Data fields with specific values, characters or lengths

In one of my projects we had complaints from customer service teams that valid user credit cards were not accepted by our system once in a while (random behaviour). We asked customer service to track down all occurrencies and related customer details. For some reasons about 1 out of 10 cards was rejected by our payment gateway provider, with error “wrong CVC code”. But obviously, the CVC code entered was right.

The issue was that the CVC data type was declared as numeric. Any CVC code starting with 0 was simply stored and sent as the 2 rightmost digits (code 076 was just sent as 76). 1 out of 10 cards were therefore failing validation in what seemed to be a random pattern.

Changing the field type to alphanumeric solved the problem.

A similar situtation can happen if an input value contains special characters (é, à, ü, …) that somehow are not processed/stored correctly across all modules. You’ll then experience “random” issues, in fact not random at all once you realize it only happens on a few specific records.

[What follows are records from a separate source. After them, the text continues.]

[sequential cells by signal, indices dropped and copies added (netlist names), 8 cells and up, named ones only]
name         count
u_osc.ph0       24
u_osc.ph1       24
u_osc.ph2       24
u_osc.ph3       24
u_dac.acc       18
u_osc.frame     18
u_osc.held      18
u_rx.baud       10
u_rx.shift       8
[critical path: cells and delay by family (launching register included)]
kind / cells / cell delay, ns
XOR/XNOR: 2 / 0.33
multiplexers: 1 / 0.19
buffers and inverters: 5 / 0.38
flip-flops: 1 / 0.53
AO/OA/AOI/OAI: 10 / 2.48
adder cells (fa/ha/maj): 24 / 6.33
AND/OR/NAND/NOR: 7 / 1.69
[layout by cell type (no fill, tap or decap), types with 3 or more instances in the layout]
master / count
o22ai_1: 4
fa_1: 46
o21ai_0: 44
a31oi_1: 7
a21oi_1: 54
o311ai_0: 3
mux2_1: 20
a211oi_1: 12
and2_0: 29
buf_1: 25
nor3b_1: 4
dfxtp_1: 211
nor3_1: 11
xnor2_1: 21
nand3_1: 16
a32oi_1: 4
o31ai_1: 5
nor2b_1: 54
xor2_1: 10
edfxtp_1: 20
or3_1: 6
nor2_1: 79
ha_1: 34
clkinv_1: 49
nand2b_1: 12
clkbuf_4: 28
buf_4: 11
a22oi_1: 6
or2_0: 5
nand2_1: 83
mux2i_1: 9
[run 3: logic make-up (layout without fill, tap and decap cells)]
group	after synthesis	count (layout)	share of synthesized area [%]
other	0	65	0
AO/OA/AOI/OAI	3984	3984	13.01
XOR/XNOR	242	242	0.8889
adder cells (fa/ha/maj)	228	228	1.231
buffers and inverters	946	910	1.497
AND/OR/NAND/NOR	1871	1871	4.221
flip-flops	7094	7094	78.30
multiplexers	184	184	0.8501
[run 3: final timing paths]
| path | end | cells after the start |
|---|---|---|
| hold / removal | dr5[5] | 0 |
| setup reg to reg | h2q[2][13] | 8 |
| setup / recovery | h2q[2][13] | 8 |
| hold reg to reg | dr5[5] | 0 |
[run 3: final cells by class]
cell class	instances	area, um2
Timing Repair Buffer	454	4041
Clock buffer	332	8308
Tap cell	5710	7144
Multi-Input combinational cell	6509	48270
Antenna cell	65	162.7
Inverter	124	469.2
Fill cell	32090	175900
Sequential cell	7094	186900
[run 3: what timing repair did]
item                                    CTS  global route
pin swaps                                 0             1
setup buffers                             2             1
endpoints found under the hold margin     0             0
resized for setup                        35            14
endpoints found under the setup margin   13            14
Context: an optimization exercise on an open-source flow, tuned for small area, a short achievable clock period and few clock cycles per item. The choices shown serve that exercise and are no tape-out recipe. Function was checked by simulation only, so behaviour that the tests miss may differ from the original. Power and IR drop assume default switching activity.

// c_subset_tokenizer
module c_subset_tokenizer #(
  parameter int VALUE_BITS      = 32,
  parameter int KEYWORD_MAX_LEN = 6
) (
  input  logic        clk,
  input  logic        rst,
  input  logic        in_valid,
  output logic        in_stall,
  input  logic [7:0]  in_byte,
  input  logic        end_of_input,
  output logic        out_valid,
  input  logic        out_stall,
  output logic [5:0]  token_kind,
  output logic [31:0] token_value,
  output logic [2:0]  error_code,
  output logic [31:0] line_number,
  output logic        last_result
);
  typedef enum logic [3:0] {
    M_IDLE, M_OP, M_DOT2, M_INT, M_IDENT, M_CHAR_OPEN, M_CHAR_ESC,
    M_CHAR_CLOSE, M_STR, M_STR_ESC, M_HALT
  } mode_t;
  localparam logic [3:0] W_VOID = 4'd0, W_INT = 4'd1, W_CHAR = 4'd2, W_LONG = 4'd3,
    W_IF = 4'd4, W_ELSE = 4'd5, W_WHILE = 4'd6, W_FOR = 4'd7, W_RETURN = 4'd8;
  mode_t       mode, mode_next;
  logic [31:0] data, data_next;
  logic [31:0] line_count;
  logic        line_inc;
  logic        second;           
  logic        hv;               
  logic [7:0]  b;                
  logic        eoi;              
  function automatic logic is_digit(input logic [7:0] c);
    is_digit = c >= "0" && c <= "9";
  endfunction
  function automatic logic is_alpha(input logic [7:0] c);
    is_alpha = (c >= "a" && c <= "z") || (c >= "A" && c <= "Z");
  endfunction
  function automatic logic [8:0] esc_val(input logic [7:0] c);
    case (c)
      "a": esc_val = 9'd7;
      "b": esc_val = 9'd8;
      "f": esc_val = 9'd12;
      "n": esc_val = 9'd10;
      "r": esc_val = 9'd13;
      "t": esc_val = 9'd9;
      "v": esc_val = 9'd11;
      8'h5c, 8'h22, 8'h27: esc_val = {1'b1, c};
      default: esc_val = 9'd0;
    endcase
  endfunction
  function automatic logic [7:0] kw_char(input logic [3:0] w, input logic [2:0] p);
    kw_char = 8'd0;
    case (w)
      W_VOID:   case (p) 3'd1: kw_char = "o"; 3'd2: kw_char = "i"; 3'd3: kw_char = "d"; default: ; endcase
      W_INT:    case (p) 3'd1: kw_char = "n"; 3'd2: kw_char = "t"; default: ; endcase
  ...
clock: 7.5 ns
lec_check: 0
abc_clock_period_in_ps: 3500
cap_margin: 20
core_margin: 2
core_utilization: 45
setup_slack_margin: 4
slew_margin: 20
run.sh (not shown) runs the stock make flow with config.mk's settings and CLKGATE_MAP_FILE= SYNTH_SCRIPT=/design/flow/synth_recipe.tcl, a recipe that flattens the netlist after the stock synthesis.
Testbench counts at the start, summed over its fixed seeds: cycles 24,544, bytes 24,324.
Rerun with:
--- a/flow/config.mk
+++ b/flow/config.mk
@@ -7,3 +7,2 @@
 export LEC_CHECK = 0
-export ABC_CLOCK_PERIOD_IN_PS = 3500
 export CAP_MARGIN = 20
@@ -11,3 +10,2 @@
 export CORE_UTILIZATION = 45
-export SETUP_SLACK_MARGIN = 4
 export SLEW_MARGIN = 20
Non-clock buffer count goes down by 174.
Area after synthesis stays the same.
Wire length is lower by about 16%.
Flip-flop and latch count is unchanged.
Rerun with:
--- a/flow/config.mk
+++ b/flow/config.mk
@@ -7,2 +7,3 @@
 export LEC_CHECK = 0
+export ABC_CLOCK_PERIOD_IN_PS = 4500
 export CAP_MARGIN = 20
@@ -10,2 +11,3 @@
 export CORE_UTILIZATION = 45
+export SETUP_SLACK_MARGIN = 3
 export SLEW_MARGIN = 20
Global-route usage grows by 1.7 points.
Power is higher by 13%.
Flip-flop and latch count does not change.
Maximum frequency increases by 29%.
Worst setup slack improved by 1.5 ns.

---

Setup of oak:
c_subset_tokenizer, a different RTL version from the one above (not shown whole).
Size in the first run: roughly 1,100 cells after synthesis, roughly 0.0085 mm^2 of cells after synthesis.
export LEC_CHECK = 0
export ABC_AREA = 1
export ABC_CLOCK_PERIOD_IN_PS = 3000
export CAP_MARGIN = 20
export CORE_MARGIN = 2
export CORE_UTILIZATION = 55
export SETUP_SLACK_MARGIN = 4.6
export SLEW_MARGIN = 20
export SYNTH_HIERARCHICAL = 1
export SYNTH_MINIMUM_KEEP_SIZE = 0
create_clock -name core_clock -period 7.5 [get_ports {clk}]
standard.sh (not shown) runs the stock make flow with config.mk's settings and CLKGATE_MAP_FILE= SYNTH_SCRIPT=/design/flow/synth_recipe.tcl, a recipe that flattens the netlist after the stock synthesis.
==> flow/flow/run.sh <==
#!/bin/bash
set -euo pipefail
W=$PWD
F=$W/flow
R=orfs/results/sky130hd/c_subset_tokenizer/base
RC=orfs_custom/results/sky130hd/c_subset_tokenizer/base
export BUFFER_PORTS_ARGS="-buffer_cell sky130_fd_sc_hd__buf_2"

bash standard.sh synth > standard_synth.log 2>&1

if python3 $F/make_synth.py $W $F > make_synth.log 2>&1; then
  sed -e "s|WORK_HOME=[^ ]*|WORK_HOME=$W/orfs_custom|" \
      -e "s|SYNTH_SCRIPT=[^ ]*|SYNTH_SCRIPT=$W/custom_synth.tcl|" standard.sh > custom.sh
  if bash custom.sh synth > custom_synth.log 2>&1 &&
     python3 $F/same_regs.py $R/1_2_yosys.v $RC/1_2_yosys.v > same_regs.log 2>&1; then
    cp $R/1_2_yosys.v standard_1_2_yosys.v
    cp $RC/1_2_yosys.v $R/1_2_yosys.v
    touch $R/1_2_yosys.v
    echo "using the custom synthesis" >> same_regs.log
  fi
fi

bash standard.sh finish > standard_flow.log 2>&1
Other scripts of this flow, unchanged in this note and not shown: flow/flow/custom_abc.script, flow/flow/make_synth.py, flow/flow/same_regs.py
Both conditions hold for oak: the flow ran to the end and the final layout passed the timing, DRC and antenna checks.
Testbench counts of oak, summed over its fixed seeds: cycles 24,552, bytes 24,324.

Another similar situation was created by an input field truncating after a given length. The end user could type in all of the string (like a long email address or a long last name), but in those few cases where the length was too high, the string got somehow truncated later on. We’ve had this case with email addresses being used as usernames: profile creation was successful, but trying to logout and login again was failing randomly: in fact it was only failing for a few very long emails.

Unsavvy customer + unsavvy customer support

I should not even mention this root cause, because this is the preferred excuse for developers to avoid spending time on a bug. But unfortunately, it can happen.

Example. User is at the end of a purchase process, and a friendly message tells them “To complete your purchase, please click the Pay Now button below”. But the “Pay now” button might be slightly different than expected: it might actually be labelled “Pay now and confirm”; or it might be a link instead of a button (this scenario is very frequent in case of a translated web sites, where user messaging and buttons have been translated by different resources and not perfectly matching). Whatever the glitch, the result is that an unsavvy user might call support saying “there is no Pay Now button”. An unsavvy rep will log a ticket with topic “Missing Pay Now button”, obviously “high priority/urgent” because of potential missed sales, and the teams end up wasting hours trying to reproduce on all possible environments.

The only measure against this type of situations is good troubleshooting skills in customer support. There are tons of trainings and methods to follow to ensure thorough troubleshooting, but in my experience it’s often a personal soft skill that some people do have, and some don’t.

Bugs in 3rd party envoronment surrounding using your API

If you provide an API and your partners are handling the front end, it can happen that your teams receive calls for phantom bugs that in fact are due to bugs in the way the API is called. Typically, the end user would first call your partner’s support desks, they will run some troubleshooting routines and decide that the bug is related to your system, therefore calling or logging a ticket at your support desk and claiming that your system behaves erratically.

We’ve had the case where partner calls into our APIs were getting truncated to some maximum byte size, somewhere in the network stack. This was dependent upon the length of the field values, therefore causing “random bugs” in the sense that only a few, very long calls were failing.

Logs and trace analysis should provide you with clear answers here.

Have you experienced other causes for random bugs? Let me know and we’ll add to the list.